Task description :: Look through the records below and copy each line that includes the word "assign".

(Supplied records Opens)

[config.mk]
export PLATFORM = sky130hd
export DESIGN_NAME = windowed_integral_pid
export DESIGN_NICKNAME = d
export VERILOG_FILES = /design/src/hdl/wip_pkg.sv /design/src/hdl/wip_csr.sv /design/src/hdl/wip_mul.sv /design/src/hdl/wip_div.sv /design/src/hdl/windowed_integral_pid.sv
export SDC_FILE = /design/constraint.sdc
export NUM_CORES = 2
export LEC_CHECK = 0
export BUFFER_PORTS_ARGS = -buffer_cell sky130_fd_sc_hd__buf_2
export CORE_AREA = 5 5 365 367
export DETAILED_ROUTE_END_ITERATION = 16
export DIE_AREA = 0 0 370 372
export GPL_TIMING_DRIVEN = 1
export MAX_ROUTING_LAYER = met4
export PLACE_DENSITY = 0.81
export REMOVE_ABC_BUFFERS = 1
export SYNTH_ARGS = -nofsm -noshare
export SYNTH_HDL_FRONTEND = slang
export SYNTH_HIERARCHICAL = 1
export SYNTH_SLANG_ARGS = --single-unit
[constraint.sdc]
create_clock -name clock -period 9.4 [get_ports clock]
set_input_delay 0.47 -clock clock [delete_from_list [all_inputs] [get_ports clock]]
set_output_delay 0.47 -clock clock [all_outputs]
set_load 0.05 [all_outputs]
[src/hdl/wip_pkg.sv]
// ----------------------------------------------------------------------------
// wip_pkg: shared types and constants of the windowed integral pid
// Widths, register indices, reset values, payload structs, sequencer states
// and the 32-bit saturation helper.
// ----------------------------------------------------------------------------
package wip_pkg;

   localparam int MAX_WINDOW = 16;
   localparam int RING_AW    = (MAX_WINDOW > 1) ? $clog2(MAX_WINDOW) : 1;
   localparam int LEN_W      = $clog2(MAX_WINDOW + 1);

   localparam int DATA_W = 32;
   localparam int GAIN_W = 24;
   localparam int STEP_W = 16;
   localparam int FRAC_W = 16;
   localparam int WLEN_W = 5;
   localparam int CSR_AW = 5;
   localparam int CSR_DW = 32;

   localparam int SUM_W  = DATA_W + RING_AW;
   localparam int PROD_W = GAIN_W + SUM_W;
   localparam int DIFF_W = DATA_W + 1;
   localparam int DIV_W  = DIFF_W + FRAC_W;
   localparam int MCNT_W = $clog2(GAIN_W);
   localparam int DCNT_W = $clog2(DIV_W);

   localparam logic signed [GAIN_W-1:0] PROP_GAIN_RST  = 24'sd163840;
   localparam logic signed [GAIN_W-1:0] INTEG_GAIN_RST = 24'sd0;
   localparam logic signed [GAIN_W-1:0] DERIV_GAIN_RST = 24'sd13107;
   localparam logic signed [DATA_W-1:0] OUT_MIN_RST    = -32'sd16384000;
   localparam logic signed [DATA_W-1:0] OUT_MAX_RST    = 32'sd16384000;
   localparam logic                     CLAMP_EN_RST   = 1'b1;
   localparam logic [WLEN_W-1:0]        WINDOW_LEN_RST = 5'd6;

   typedef enum logic [2:0] {
      REG_PROP_GAIN,
      REG_INTEG_GAIN,
      REG_DERIV_GAIN,
      REG_OUT_MIN,
      REG_OUT_MAX,
      REG_CLAMP_ENABLE,
      REG_WINDOW_LEN
   } reg_idx_type;

   typedef struct packed {
      logic signed [GAIN_W-1:0] prop_gain;
      logic signed [GAIN_W-1:0] integ_gain;
      logic signed [GAIN_W-1:0] deriv_gain;
      logic signed [DATA_W-1:0] out_min;
      logic signed [DATA_W-1:0] out_max;
      logic                     clamp_enable;
      logic [WLEN_W-1:0]        window_len;
   } cfg_type;

   typedef struct packed {
      logic signed [DATA_W-1:0] error_sample;
      logic [STEP_W-1:0]        step_time;
   } req_type;

   typedef struct packed {
      logic signed [DATA_W-1:0] drive;
      logic signed [DATA_W-1:0] prop_term;
      logic signed [DATA_W-1:0] integ_term;
      logic signed [DATA_W-1:0] deriv_term;
   } rsp_type;

   typedef enum logic [3:0] {
      ST_IDLE,
      ST_MOD,
      ST_WRITE,
      ST_SUM,
      ST_INTEG,
      ST_PROP,
      ST_DIV,
      ST_DERIV,
      ST_FINAL
   } state_type;

   function automatic logic signed [DATA_W-1:0] sat32(input logic signed [63:0] x);
      logic signed [63:0] hi;
      logic signed [63:0] lo;
      hi = 64'sh0000_0000_7FFF_FFFF;
      lo = -64'sh0000_0000_8000_0000;
      if (x > hi) begin
         return 32'sh7FFF_FFFF;
      end else if (x < lo) begin
         return 32'sh8000_0000;
      end
      return x[DATA_W-1:0];
   endfunction

endpackage

[src/hdl/wip_csr.sv]
// ----------------------------------------------------------------------------
// wip_csr: configuration registers
// APB-style register file holding gains, clamp bounds and window length.
// ----------------------------------------------------------------------------
module wip_csr (
   input  logic                        clock,
   input  logic                        reset,
   input  logic                        psel,
   input  logic                        penable,
   input  logic                        pwrite,
   input  logic [wip_pkg::CSR_AW-1:0]  paddr,
   input  logic [wip_pkg::CSR_DW-1:0]  pwdata,
   output logic [wip_pkg::CSR_DW-1:0]  prdata,
   output logic                        pready,
   output wip_pkg::cfg_type            cfg
);

   wip_pkg::cfg_type     cfg_ff;
   wip_pkg::cfg_type     cfg_in;
   wip_pkg::reg_idx_type reg_idx;
   logic                 wr_en;

   assign reg_idx = wip_pkg::reg_idx_type'(paddr[wip_pkg::CSR_AW-1:2]);
   assign wr_en   = psel && penable && pwrite;
   assign pready  = 1'b1;
   assign cfg     = cfg_ff;

   always_comb begin
      cfg_in = cfg_ff;
      if (wr_en) begin
         case (reg_idx)
            wip_pkg::REG_PROP_GAIN:    cfg_in.prop_gain    = pwdata[wip_pkg::GAIN_W-1:0];
            wip_pkg::REG_INTEG_GAIN:   cfg_in.integ_gain   = pwdata[wip_pkg::GAIN_W-1:0];
            wip_pkg::REG_DERIV_GAIN:   cfg_in.deriv_gain   = pwdata[wip_pkg::GAIN_W-1:0];
            wip_pkg::REG_OUT_MIN:      cfg_in.out_min      = pwdata[wip_pkg::DATA_W-1:0];
            wip_pkg::REG_OUT_MAX:      cfg_in.out_max      = pwdata[wip_pkg::DATA_W-1:0];
            wip_pkg::REG_CLAMP_ENABLE: cfg_in.clamp_enable = pwdata[0];
            wip_pkg::REG_WINDOW_LEN:   cfg_in.window_len   = pwdata[wip_pkg::WLEN_W-1:0];
            default: ;
         endcase
      end
   end

   always_comb begin
      case (reg_idx)
         wip_pkg::REG_PROP_GAIN:    prdata = wip_pkg::CSR_DW'(cfg_ff.prop_gain);
         wip_pkg::REG_INTEG_GAIN:   prdata = wip_pkg::CSR_DW'(cfg_ff.integ_gain);
         wip_pkg::REG_DERIV_GAIN:   prdata = wip_pkg::CSR_DW'(cfg_ff.deriv_gain);
         wip_pkg::REG_OUT_MIN:      prdata = wip_pkg::CSR_DW'(cfg_ff.out_min);
         wip_pkg::REG_OUT_MAX:      prdata = wip_pkg::CSR_DW'(cfg_ff.out_max);
         wip_pkg::REG_CLAMP_ENABLE: prdata = wip_pkg::CSR_DW'(cfg_ff.clamp_enable);
         wip_pkg::REG_WINDOW_LEN:   prdata = wip_pkg::CSR_DW'(cfg_ff.window_len);
         default:                   prdata = '0;
      endcase
   end

   always_ff @(posedge clock) begin
      if (reset) begin
         cfg_ff.prop_gain    <= wip_pkg::PROP_GAIN_RST;
         cfg_ff.integ_gain   <= wip_pkg::INTEG_GAIN_RST;
         cfg_ff.deriv_gain   <= wip_pkg::DERIV_GAIN_RST;
         cfg_ff.out_min      <= wip_pkg::OUT_MIN_RST;
         cfg_ff.out_max      <= wip_pkg::OUT_MAX_RST;
         cfg_ff.clamp_enable <= wip_pkg::CLAMP_EN_RST;
         cfg_ff.window_len   <= wip_pkg::WINDOW_LEN_RST;
      end else begin
         cfg_ff <= cfg_in;
      end
   end

endmodule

(Supplied records Closes)

Response to this exercise ::
   assign reg_idx = wip_pkg::reg_idx_type'(paddr[wip_pkg::CSR_AW-1:2]);
   assign wr_en   = psel && penable && pwrite;
   assign pready  = 1'b1;
   assign cfg     = cfg_ff;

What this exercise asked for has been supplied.